#### [Try it]
In the data below, locate each line with the word "parameter" and list it.

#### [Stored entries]

'''

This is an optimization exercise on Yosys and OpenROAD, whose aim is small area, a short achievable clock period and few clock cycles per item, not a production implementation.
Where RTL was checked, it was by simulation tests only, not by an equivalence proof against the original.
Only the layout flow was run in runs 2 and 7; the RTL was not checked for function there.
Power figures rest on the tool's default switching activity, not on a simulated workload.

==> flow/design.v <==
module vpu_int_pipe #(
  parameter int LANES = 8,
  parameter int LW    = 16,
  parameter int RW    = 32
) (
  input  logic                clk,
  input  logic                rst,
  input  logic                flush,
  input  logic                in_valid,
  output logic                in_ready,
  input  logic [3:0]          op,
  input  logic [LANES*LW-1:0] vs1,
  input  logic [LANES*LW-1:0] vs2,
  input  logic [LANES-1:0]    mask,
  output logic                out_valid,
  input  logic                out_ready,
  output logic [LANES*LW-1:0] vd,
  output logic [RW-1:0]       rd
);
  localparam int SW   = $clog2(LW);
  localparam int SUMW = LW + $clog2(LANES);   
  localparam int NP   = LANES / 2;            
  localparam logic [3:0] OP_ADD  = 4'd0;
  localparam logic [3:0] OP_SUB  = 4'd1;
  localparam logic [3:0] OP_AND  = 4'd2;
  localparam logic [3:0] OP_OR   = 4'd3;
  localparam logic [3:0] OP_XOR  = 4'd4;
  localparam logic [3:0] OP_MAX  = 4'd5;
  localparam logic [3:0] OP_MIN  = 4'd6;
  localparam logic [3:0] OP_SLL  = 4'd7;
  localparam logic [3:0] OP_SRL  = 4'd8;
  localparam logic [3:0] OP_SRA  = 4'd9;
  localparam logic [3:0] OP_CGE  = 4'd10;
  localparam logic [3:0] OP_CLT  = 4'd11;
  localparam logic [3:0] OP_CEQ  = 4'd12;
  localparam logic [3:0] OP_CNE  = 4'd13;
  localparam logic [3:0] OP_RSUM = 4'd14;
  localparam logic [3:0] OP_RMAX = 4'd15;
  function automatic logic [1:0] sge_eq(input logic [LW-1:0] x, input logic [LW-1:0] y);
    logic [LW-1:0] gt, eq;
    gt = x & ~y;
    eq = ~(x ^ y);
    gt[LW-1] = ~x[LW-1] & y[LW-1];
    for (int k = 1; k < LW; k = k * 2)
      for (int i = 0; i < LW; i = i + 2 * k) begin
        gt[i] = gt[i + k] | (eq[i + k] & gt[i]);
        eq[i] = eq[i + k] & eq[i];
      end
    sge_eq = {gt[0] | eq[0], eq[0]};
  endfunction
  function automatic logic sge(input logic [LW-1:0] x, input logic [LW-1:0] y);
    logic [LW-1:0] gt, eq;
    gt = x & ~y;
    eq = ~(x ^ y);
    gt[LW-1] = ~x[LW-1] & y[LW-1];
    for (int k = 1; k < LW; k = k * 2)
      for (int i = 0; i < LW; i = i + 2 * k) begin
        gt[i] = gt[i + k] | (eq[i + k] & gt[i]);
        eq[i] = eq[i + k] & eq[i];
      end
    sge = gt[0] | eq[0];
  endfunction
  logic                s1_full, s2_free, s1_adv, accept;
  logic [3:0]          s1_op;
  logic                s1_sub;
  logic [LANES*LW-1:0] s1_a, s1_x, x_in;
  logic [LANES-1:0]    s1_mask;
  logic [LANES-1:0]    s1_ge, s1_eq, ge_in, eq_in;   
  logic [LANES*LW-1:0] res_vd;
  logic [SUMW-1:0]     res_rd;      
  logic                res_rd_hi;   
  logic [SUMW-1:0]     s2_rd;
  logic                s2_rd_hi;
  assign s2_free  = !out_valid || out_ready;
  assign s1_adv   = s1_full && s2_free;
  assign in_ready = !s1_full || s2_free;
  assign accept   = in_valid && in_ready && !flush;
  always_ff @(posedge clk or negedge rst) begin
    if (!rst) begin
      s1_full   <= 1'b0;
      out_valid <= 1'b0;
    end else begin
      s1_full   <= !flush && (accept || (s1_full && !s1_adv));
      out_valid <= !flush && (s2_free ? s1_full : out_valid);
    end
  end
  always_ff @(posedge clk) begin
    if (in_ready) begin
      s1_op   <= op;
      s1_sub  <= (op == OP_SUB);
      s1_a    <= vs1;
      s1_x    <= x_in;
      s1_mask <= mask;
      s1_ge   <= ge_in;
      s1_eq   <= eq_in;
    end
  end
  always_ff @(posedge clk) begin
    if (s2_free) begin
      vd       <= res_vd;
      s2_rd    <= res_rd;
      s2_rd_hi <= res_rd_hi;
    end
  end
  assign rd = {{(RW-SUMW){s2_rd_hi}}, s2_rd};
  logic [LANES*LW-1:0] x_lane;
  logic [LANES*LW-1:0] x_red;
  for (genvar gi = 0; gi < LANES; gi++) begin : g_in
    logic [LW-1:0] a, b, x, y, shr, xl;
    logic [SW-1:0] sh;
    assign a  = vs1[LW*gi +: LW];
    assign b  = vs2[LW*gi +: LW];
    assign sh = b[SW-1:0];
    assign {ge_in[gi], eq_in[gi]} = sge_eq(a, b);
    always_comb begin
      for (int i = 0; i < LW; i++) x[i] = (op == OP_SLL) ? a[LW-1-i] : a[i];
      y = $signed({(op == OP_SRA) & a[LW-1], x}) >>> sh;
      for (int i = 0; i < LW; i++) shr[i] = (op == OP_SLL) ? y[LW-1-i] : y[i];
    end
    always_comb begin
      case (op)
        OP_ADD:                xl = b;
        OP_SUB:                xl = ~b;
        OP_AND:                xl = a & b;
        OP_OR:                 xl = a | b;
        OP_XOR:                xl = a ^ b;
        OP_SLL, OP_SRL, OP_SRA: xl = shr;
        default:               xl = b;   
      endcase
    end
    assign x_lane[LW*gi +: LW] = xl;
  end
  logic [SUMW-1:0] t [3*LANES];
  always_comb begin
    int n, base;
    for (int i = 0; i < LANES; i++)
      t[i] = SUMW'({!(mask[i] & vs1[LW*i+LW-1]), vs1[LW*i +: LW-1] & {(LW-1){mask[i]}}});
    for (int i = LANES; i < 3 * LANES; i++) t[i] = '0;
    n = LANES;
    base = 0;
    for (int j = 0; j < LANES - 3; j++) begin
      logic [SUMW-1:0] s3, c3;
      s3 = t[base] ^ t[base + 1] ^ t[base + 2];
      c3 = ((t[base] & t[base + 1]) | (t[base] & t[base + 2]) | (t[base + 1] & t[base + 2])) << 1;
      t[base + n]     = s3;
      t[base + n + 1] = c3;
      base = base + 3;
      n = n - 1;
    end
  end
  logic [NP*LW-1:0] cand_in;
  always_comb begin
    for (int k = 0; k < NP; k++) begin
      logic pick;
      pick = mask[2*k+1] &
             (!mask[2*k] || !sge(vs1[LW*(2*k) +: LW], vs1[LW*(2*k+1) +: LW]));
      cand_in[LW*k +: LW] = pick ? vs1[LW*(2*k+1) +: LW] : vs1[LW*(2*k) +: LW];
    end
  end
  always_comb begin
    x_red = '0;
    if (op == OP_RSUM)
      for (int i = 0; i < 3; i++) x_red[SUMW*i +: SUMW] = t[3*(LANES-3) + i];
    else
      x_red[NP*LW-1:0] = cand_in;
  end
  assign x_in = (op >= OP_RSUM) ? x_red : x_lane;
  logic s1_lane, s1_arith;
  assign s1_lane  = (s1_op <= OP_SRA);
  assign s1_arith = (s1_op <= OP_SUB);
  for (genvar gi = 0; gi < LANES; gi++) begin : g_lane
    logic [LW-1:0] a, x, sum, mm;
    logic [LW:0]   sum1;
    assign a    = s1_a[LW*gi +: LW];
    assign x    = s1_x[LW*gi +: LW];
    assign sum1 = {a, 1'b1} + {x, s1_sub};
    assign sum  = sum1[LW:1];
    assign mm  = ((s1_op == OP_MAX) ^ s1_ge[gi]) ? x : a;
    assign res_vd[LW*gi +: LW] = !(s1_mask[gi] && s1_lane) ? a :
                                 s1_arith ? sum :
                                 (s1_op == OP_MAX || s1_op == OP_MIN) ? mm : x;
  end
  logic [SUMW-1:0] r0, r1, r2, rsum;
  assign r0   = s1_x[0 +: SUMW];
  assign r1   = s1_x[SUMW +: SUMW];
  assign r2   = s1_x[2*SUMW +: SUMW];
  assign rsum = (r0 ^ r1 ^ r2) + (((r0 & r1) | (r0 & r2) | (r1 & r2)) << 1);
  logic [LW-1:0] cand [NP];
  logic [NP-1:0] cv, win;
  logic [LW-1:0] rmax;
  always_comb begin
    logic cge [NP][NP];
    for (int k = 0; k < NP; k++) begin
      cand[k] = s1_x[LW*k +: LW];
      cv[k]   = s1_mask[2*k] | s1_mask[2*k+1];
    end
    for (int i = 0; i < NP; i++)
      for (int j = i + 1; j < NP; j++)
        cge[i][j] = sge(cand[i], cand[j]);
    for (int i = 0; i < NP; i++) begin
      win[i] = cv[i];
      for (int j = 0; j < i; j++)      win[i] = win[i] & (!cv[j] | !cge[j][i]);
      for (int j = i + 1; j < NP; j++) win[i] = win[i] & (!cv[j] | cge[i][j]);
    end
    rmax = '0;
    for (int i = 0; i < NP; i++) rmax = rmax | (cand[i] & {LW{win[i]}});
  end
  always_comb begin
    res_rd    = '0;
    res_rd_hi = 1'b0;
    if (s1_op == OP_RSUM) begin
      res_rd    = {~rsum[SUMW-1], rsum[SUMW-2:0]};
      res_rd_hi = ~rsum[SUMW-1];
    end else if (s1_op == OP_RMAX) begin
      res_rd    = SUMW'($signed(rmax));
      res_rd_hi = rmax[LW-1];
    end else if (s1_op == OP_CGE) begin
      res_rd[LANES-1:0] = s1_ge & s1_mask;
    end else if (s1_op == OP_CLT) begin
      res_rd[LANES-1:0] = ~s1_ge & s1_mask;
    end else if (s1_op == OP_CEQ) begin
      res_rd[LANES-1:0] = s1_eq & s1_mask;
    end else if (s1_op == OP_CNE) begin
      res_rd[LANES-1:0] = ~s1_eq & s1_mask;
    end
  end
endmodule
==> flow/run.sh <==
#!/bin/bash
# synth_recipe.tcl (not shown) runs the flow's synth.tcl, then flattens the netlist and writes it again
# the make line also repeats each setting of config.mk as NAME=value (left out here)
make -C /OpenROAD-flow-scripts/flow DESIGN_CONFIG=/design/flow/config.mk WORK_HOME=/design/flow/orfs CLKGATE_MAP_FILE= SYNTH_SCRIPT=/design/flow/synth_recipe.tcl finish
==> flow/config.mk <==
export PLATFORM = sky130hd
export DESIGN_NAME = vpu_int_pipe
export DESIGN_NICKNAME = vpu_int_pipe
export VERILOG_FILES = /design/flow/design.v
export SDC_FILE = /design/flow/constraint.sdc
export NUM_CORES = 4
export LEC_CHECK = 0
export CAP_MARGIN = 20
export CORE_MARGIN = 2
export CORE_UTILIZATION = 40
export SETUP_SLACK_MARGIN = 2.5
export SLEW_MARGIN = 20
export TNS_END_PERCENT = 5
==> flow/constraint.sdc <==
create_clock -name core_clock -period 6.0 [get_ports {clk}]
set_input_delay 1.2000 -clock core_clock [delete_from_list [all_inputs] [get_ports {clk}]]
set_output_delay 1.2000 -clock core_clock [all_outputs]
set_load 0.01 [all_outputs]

'''

#### [Answer to this problem]
  parameter int LANES = 8,
  parameter int LW    = 16,
  parameter int RW    = 32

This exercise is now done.